§ PROBLEM DETAILS: Lines before the one containing "nand2b_1 | 15 | 0.010 |" are excluded; reproduce that line and all lines after it in the entries below, exactly.

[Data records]
-------------------------

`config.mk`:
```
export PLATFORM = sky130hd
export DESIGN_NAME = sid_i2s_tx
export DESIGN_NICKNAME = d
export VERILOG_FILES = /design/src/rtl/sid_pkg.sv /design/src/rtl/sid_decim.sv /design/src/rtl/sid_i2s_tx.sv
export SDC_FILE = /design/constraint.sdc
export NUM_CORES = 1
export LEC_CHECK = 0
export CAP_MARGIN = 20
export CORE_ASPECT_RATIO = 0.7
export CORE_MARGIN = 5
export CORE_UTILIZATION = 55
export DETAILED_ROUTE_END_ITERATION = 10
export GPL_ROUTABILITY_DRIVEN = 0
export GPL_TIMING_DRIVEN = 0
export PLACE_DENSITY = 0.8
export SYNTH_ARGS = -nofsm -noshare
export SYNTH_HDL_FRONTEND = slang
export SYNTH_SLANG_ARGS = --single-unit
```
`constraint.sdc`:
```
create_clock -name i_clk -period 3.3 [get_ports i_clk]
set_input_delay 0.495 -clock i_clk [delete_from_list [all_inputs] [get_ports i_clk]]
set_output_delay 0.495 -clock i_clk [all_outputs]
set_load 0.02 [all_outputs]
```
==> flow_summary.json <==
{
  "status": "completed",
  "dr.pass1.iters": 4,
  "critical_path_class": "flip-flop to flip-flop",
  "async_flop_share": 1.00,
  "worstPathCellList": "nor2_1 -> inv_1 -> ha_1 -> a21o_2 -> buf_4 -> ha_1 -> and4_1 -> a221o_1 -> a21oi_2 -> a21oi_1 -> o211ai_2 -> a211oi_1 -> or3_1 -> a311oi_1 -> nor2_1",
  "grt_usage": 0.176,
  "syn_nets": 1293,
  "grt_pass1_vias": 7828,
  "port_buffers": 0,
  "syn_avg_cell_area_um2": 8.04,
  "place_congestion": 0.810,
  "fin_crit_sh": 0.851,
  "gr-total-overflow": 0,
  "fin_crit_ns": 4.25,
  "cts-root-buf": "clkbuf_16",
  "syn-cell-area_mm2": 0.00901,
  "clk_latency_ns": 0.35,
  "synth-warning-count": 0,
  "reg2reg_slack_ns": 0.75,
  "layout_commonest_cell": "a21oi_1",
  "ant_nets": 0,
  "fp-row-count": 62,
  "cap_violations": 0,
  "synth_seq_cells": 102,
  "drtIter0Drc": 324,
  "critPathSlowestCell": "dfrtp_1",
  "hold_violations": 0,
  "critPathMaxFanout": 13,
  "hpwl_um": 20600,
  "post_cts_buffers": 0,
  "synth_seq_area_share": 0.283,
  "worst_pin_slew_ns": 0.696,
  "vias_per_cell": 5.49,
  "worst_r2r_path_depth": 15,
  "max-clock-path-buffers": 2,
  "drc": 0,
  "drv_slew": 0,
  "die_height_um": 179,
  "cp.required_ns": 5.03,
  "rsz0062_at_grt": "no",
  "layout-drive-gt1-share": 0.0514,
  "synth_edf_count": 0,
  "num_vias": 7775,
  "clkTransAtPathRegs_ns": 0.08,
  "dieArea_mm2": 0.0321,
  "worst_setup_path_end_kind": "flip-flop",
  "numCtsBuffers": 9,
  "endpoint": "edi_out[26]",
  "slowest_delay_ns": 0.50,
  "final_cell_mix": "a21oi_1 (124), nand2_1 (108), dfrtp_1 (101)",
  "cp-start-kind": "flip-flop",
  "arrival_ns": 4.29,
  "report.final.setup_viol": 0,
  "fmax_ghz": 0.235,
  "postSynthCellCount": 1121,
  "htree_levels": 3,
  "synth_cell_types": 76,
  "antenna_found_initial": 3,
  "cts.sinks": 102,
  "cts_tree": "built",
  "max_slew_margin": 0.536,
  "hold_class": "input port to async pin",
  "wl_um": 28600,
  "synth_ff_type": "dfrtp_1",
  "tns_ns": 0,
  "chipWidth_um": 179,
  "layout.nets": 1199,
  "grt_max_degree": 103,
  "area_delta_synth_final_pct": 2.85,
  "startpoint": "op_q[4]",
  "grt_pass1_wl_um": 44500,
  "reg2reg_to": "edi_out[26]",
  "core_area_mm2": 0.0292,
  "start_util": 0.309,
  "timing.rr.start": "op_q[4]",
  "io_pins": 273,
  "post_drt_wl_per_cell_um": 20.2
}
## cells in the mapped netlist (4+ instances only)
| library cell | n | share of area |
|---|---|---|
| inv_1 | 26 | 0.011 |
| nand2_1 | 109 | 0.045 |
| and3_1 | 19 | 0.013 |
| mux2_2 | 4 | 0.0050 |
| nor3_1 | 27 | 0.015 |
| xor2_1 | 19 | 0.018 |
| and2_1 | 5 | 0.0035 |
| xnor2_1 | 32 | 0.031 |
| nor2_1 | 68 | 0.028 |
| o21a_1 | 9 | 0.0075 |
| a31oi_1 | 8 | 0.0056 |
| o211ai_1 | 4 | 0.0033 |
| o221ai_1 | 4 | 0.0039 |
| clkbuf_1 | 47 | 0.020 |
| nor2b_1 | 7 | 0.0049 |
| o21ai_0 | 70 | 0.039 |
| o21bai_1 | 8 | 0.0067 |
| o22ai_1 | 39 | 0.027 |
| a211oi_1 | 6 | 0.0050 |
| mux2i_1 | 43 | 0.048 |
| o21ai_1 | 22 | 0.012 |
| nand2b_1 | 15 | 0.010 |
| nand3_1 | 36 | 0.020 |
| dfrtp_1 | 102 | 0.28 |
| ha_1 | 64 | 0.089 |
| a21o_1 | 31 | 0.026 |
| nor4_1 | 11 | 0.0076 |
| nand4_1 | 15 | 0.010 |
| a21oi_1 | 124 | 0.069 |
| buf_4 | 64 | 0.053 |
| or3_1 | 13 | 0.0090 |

-------------------------

§ SOLUTION BELOW:
| nand2b_1 | 15 | 0.010 |
| nand3_1 | 36 | 0.020 |
| dfrtp_1 | 102 | 0.28 |
| ha_1 | 64 | 0.089 |
| a21o_1 | 31 | 0.026 |
| nor4_1 | 11 | 0.0076 |
| nand4_1 | 15 | 0.010 |
| a21oi_1 | 124 | 0.069 |
| buf_4 | 64 | 0.053 |
| or3_1 | 13 | 0.0090 |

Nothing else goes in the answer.